▸ **Provided material**
--- --- ---

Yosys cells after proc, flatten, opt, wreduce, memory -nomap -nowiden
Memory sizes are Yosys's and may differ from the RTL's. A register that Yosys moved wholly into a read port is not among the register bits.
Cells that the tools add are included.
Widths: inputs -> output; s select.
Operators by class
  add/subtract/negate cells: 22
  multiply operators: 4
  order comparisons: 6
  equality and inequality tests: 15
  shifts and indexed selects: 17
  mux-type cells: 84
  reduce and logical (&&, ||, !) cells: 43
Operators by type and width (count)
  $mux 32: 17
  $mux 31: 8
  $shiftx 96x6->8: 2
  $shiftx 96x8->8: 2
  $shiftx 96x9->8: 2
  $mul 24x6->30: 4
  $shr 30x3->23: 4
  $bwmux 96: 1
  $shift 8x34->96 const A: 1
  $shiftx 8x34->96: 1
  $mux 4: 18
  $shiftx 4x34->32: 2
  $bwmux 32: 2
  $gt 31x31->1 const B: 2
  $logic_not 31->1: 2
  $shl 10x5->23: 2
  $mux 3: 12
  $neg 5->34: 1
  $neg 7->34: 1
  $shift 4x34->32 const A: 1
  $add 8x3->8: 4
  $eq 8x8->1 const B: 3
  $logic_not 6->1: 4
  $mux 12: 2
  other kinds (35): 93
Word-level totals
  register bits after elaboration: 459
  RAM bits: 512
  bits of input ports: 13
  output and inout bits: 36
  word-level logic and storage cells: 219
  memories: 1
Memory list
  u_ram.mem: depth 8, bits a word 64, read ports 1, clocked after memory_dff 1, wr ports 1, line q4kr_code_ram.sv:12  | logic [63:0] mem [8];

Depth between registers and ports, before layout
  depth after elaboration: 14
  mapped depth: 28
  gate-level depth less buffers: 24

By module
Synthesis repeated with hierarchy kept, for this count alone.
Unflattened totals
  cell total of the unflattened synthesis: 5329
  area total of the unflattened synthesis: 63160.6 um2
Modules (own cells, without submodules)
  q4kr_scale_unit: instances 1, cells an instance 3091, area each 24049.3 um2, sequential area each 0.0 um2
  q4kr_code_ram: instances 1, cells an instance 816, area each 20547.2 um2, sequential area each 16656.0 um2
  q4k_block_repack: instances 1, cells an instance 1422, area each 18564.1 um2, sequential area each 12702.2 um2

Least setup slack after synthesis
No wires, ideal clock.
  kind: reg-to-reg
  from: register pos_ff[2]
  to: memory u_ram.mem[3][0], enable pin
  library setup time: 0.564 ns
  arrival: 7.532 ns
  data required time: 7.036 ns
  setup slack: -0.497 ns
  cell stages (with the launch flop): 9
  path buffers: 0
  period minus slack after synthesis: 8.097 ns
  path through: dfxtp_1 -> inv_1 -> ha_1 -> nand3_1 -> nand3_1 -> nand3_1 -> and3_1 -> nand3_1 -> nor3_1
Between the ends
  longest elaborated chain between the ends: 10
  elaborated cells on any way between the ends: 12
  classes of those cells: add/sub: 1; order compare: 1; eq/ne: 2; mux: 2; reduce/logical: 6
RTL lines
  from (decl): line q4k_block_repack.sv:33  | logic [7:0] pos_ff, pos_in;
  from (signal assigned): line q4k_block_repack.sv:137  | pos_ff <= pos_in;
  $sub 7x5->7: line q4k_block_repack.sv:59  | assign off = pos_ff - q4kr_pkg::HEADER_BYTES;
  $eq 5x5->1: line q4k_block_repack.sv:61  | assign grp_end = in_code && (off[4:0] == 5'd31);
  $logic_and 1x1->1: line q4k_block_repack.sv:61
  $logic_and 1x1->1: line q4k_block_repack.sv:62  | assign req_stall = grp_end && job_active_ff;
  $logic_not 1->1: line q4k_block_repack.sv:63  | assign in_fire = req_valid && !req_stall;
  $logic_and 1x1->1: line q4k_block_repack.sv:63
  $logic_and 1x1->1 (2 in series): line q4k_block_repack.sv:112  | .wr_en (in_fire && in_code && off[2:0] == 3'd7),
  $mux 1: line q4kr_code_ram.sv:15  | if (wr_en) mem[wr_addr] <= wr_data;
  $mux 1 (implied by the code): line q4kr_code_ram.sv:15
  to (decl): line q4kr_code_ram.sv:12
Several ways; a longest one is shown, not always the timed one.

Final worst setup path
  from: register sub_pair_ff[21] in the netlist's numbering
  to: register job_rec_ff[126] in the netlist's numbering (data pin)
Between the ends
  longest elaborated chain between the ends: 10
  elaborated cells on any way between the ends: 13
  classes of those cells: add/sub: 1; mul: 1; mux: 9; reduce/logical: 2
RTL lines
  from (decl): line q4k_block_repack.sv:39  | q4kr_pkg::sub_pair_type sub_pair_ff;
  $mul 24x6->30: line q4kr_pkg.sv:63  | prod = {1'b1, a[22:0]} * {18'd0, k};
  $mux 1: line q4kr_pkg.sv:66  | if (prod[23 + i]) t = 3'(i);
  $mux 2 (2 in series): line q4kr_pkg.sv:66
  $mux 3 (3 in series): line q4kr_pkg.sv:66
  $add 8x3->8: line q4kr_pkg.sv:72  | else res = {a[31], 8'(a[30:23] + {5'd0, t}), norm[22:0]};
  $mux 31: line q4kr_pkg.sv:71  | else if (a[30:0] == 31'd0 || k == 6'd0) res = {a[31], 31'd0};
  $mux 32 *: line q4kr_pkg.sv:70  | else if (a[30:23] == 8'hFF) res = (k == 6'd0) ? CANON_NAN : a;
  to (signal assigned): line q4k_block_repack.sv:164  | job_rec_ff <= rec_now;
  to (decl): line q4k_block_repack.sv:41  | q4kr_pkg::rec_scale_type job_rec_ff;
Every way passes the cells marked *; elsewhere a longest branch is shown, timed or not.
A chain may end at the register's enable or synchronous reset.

--- --- ---

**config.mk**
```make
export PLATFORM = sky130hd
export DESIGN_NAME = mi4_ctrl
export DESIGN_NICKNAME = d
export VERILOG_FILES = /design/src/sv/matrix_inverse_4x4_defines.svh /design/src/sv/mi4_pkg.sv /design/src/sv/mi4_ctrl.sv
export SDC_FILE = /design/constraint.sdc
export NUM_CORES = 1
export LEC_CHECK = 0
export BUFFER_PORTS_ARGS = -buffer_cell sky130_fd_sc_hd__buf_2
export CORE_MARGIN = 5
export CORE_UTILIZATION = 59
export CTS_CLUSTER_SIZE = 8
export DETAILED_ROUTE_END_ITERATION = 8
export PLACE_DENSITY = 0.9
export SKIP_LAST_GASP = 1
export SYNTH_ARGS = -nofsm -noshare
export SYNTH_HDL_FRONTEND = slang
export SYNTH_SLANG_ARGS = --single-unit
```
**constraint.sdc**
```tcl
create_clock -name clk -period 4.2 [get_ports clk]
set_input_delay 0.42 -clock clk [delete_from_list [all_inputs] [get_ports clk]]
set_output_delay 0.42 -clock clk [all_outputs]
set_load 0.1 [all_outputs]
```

--- --- ---

Using the data above, reproduce exactly the lines between those holding "to: memory u_ram.mem[3][0], enable pin" and "(2 in series): line q4kr_pkg.sv:66", inclusive, and no others.

▸ **Reply to the task**
  to: memory u_ram.mem[3][0], enable pin
  library setup time: 0.564 ns
  arrival: 7.532 ns
  data required time: 7.036 ns
  setup slack: -0.497 ns
  cell stages (with the launch flop): 9
  path buffers: 0
  period minus slack after synthesis: 8.097 ns
  path through: dfxtp_1 -> inv_1 -> ha_1 -> nand3_1 -> nand3_1 -> nand3_1 -> and3_1 -> nand3_1 -> nor3_1
Between the ends
  longest elaborated chain between the ends: 10
  elaborated cells on any way between the ends: 12
  classes of those cells: add/sub: 1; order compare: 1; eq/ne: 2; mux: 2; reduce/logical: 6
RTL lines
  from (decl): line q4k_block_repack.sv:33  | logic [7:0] pos_ff, pos_in;
  from (signal assigned): line q4k_block_repack.sv:137  | pos_ff <= pos_in;
  $sub 7x5->7: line q4k_block_repack.sv:59  | assign off = pos_ff - q4kr_pkg::HEADER_BYTES;
  $eq 5x5->1: line q4k_block_repack.sv:61  | assign grp_end = in_code && (off[4:0] == 5'd31);
  $logic_and 1x1->1: line q4k_block_repack.sv:61
  $logic_and 1x1->1: line q4k_block_repack.sv:62  | assign req_stall = grp_end && job_active_ff;
  $logic_not 1->1: line q4k_block_repack.sv:63  | assign in_fire = req_valid && !req_stall;
  $logic_and 1x1->1: line q4k_block_repack.sv:63
  $logic_and 1x1->1 (2 in series): line q4k_block_repack.sv:112  | .wr_en (in_fire && in_code && off[2:0] == 3'd7),
  $mux 1: line q4kr_code_ram.sv:15  | if (wr_en) mem[wr_addr] <= wr_data;
  $mux 1 (implied by the code): line q4kr_code_ram.sv:15
  to (decl): line q4kr_code_ram.sv:12
Several ways; a longest one is shown, not always the timed one.

Final worst setup path
  from: register sub_pair_ff[21] in the netlist's numbering
  to: register job_rec_ff[126] in the netlist's numbering (data pin)
Between the ends
  longest elaborated chain between the ends: 10
  elaborated cells on any way between the ends: 13
  classes of those cells: add/sub: 1; mul: 1; mux: 9; reduce/logical: 2
RTL lines
  from (decl): line q4k_block_repack.sv:39  | q4kr_pkg::sub_pair_type sub_pair_ff;
  $mul 24x6->30: line q4kr_pkg.sv:63  | prod = {1'b1, a[22:0]} * {18'd0, k};
  $mux 1: line q4kr_pkg.sv:66  | if (prod[23 + i]) t = 3'(i);
  $mux 2 (2 in series): line q4kr_pkg.sv:66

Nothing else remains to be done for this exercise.